START Dataset
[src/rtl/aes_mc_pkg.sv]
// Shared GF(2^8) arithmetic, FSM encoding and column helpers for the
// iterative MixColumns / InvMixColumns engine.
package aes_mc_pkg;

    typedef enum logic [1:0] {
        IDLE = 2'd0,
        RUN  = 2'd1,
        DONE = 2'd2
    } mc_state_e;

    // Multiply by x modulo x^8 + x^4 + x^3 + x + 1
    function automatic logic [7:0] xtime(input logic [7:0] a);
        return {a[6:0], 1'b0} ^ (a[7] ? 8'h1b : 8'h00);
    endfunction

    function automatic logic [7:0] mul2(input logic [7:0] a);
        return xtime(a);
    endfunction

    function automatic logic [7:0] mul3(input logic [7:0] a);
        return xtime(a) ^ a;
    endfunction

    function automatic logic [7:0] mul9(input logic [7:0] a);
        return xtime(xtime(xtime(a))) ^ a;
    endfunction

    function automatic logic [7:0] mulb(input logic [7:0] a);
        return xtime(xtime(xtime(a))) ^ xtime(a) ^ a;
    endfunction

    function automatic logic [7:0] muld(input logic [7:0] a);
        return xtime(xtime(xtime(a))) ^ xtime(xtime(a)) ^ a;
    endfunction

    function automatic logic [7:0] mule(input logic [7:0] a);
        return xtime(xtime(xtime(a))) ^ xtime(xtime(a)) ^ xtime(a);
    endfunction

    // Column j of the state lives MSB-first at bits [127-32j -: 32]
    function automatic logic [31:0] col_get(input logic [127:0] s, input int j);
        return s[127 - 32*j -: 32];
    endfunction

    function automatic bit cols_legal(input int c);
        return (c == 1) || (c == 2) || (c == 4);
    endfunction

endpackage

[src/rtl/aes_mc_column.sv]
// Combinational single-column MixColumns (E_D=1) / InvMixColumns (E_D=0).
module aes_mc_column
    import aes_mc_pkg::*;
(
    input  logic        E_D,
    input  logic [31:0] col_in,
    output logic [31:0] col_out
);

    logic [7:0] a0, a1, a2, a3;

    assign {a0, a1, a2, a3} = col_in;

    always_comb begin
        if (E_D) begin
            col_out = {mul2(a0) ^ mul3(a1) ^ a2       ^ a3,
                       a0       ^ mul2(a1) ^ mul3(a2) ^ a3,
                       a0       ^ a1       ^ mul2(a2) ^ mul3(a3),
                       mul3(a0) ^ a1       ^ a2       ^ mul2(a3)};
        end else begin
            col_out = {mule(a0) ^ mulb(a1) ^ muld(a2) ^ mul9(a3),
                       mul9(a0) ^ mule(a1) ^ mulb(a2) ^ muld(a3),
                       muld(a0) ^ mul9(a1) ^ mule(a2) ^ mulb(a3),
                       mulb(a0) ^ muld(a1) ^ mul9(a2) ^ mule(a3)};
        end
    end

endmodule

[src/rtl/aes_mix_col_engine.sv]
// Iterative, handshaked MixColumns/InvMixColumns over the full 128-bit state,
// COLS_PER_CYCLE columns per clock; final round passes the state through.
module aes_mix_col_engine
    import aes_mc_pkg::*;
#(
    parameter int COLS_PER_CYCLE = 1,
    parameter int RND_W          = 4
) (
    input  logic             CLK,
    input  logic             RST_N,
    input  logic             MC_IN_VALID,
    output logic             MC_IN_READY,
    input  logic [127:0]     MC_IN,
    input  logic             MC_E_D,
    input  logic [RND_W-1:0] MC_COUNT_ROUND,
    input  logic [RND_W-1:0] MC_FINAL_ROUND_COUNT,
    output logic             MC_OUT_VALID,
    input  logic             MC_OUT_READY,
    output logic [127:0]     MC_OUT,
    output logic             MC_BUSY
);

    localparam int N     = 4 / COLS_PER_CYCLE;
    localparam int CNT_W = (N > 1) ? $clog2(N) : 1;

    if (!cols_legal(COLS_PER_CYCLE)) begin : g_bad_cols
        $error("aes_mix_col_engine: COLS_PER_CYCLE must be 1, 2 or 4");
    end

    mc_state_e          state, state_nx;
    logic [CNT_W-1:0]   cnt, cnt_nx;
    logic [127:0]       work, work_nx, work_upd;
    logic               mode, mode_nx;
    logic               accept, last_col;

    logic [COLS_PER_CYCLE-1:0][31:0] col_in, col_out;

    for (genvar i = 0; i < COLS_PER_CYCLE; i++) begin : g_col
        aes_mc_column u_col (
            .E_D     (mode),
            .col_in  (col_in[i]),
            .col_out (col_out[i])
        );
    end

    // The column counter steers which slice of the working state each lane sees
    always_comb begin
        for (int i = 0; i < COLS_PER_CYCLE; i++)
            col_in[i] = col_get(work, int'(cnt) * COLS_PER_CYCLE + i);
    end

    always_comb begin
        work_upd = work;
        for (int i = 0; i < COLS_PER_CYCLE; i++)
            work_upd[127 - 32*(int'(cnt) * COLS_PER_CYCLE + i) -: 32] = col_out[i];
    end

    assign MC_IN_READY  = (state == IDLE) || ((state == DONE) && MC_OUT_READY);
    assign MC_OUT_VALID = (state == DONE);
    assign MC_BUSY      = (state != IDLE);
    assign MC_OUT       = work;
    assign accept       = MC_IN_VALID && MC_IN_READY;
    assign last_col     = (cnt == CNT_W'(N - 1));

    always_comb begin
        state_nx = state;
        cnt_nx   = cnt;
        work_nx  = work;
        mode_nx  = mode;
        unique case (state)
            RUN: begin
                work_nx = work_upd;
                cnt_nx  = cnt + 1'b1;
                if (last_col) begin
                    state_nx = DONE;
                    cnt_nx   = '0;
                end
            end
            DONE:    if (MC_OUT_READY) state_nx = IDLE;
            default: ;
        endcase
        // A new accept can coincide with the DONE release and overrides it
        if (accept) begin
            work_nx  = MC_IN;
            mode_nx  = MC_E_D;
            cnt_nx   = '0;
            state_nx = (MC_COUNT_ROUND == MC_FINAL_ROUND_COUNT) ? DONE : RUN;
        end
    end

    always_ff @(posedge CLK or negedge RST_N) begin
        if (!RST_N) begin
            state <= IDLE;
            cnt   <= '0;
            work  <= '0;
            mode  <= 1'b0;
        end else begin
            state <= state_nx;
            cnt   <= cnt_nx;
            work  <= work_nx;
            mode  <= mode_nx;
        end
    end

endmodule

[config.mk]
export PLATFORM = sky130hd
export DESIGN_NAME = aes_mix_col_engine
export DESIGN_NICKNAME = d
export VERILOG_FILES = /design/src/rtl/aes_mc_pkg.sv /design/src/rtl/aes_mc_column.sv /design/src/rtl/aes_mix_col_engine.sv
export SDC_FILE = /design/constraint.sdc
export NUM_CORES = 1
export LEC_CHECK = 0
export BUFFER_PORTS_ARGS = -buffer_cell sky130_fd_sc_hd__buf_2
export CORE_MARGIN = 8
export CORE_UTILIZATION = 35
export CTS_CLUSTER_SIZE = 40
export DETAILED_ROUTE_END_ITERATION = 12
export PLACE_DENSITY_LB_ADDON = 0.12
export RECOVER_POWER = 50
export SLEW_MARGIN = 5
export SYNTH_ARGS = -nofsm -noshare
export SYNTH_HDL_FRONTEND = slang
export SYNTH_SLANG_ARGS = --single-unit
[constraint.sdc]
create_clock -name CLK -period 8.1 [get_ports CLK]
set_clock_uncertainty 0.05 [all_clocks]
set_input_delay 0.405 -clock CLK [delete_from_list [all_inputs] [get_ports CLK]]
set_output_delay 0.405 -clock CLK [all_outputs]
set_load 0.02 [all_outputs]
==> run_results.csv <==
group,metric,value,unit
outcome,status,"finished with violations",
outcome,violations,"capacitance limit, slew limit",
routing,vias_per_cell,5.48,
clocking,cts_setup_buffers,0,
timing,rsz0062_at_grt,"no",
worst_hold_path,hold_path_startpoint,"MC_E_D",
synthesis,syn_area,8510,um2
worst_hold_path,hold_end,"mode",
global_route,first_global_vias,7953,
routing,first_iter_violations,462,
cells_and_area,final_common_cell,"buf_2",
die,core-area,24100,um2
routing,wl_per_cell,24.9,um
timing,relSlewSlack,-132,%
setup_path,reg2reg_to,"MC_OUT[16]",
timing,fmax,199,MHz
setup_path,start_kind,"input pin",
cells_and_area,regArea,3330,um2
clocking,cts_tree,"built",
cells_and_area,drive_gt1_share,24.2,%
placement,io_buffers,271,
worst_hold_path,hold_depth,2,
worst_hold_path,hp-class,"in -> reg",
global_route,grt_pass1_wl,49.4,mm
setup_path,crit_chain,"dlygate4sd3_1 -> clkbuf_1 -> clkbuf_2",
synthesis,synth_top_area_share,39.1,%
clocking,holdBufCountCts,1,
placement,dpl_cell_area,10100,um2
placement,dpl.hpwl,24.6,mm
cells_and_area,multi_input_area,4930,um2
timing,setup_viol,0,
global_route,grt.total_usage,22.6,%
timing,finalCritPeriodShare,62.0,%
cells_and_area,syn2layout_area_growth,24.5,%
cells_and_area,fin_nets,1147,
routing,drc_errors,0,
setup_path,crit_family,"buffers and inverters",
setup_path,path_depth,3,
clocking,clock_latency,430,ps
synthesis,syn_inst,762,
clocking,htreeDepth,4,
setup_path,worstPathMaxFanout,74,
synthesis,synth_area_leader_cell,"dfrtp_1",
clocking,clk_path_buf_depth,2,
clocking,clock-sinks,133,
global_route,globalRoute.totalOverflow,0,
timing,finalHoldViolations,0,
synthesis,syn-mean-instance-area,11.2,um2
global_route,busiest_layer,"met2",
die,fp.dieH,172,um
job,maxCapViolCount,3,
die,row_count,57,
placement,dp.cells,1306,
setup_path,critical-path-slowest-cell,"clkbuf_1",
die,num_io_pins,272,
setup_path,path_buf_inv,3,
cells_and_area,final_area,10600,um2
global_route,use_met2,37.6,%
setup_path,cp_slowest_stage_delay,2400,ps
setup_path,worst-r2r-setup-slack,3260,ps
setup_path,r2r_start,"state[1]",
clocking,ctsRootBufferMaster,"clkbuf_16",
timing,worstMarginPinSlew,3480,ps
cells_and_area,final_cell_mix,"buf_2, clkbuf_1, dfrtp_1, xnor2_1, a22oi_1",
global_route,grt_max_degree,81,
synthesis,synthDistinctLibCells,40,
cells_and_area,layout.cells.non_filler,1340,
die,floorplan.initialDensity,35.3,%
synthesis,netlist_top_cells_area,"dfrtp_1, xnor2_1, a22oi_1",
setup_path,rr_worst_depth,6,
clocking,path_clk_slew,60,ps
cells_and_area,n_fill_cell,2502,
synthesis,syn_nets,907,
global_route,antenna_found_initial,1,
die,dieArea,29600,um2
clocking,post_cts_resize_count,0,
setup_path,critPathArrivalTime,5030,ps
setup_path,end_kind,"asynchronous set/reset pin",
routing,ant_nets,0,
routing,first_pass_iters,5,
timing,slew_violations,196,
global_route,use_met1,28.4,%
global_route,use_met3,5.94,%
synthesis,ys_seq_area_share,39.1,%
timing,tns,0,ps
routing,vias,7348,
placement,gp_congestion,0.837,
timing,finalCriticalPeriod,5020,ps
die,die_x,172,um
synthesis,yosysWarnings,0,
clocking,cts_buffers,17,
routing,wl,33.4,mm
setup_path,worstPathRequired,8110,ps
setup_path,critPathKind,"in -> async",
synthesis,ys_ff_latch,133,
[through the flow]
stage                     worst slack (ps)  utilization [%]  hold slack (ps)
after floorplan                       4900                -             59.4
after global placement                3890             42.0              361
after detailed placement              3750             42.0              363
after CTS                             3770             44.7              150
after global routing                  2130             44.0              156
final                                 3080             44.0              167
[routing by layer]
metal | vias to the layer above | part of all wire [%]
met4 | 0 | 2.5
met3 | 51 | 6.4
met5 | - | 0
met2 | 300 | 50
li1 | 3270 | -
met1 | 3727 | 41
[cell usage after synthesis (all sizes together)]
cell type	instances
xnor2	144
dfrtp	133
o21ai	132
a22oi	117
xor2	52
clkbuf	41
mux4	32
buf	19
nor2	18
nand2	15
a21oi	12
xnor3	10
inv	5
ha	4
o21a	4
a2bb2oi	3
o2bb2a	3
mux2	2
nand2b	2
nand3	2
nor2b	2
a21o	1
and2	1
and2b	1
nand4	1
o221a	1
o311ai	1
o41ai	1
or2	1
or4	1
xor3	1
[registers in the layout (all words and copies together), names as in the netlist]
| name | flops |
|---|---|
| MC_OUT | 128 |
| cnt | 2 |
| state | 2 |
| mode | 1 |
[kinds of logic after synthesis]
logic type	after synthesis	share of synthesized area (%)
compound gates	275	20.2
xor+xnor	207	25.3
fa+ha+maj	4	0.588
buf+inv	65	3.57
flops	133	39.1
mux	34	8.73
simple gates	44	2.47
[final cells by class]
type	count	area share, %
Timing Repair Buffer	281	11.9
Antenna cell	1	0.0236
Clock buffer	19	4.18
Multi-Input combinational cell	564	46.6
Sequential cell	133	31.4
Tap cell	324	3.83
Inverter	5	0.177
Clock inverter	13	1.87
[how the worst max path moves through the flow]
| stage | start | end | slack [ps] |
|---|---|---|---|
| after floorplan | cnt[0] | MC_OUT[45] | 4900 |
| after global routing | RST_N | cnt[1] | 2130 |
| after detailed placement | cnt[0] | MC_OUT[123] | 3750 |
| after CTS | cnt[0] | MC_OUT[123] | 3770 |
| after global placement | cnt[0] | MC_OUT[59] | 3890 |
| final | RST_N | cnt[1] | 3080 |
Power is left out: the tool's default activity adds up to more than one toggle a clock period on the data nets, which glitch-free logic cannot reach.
END Dataset
◆ Required action
Check each line above for the string "single" and copy those that have it.

◆ Written solution
// Combinational single-column MixColumns (E_D=1) / InvMixColumns (E_D=0).
export SYNTH_SLANG_ARGS = --single-unit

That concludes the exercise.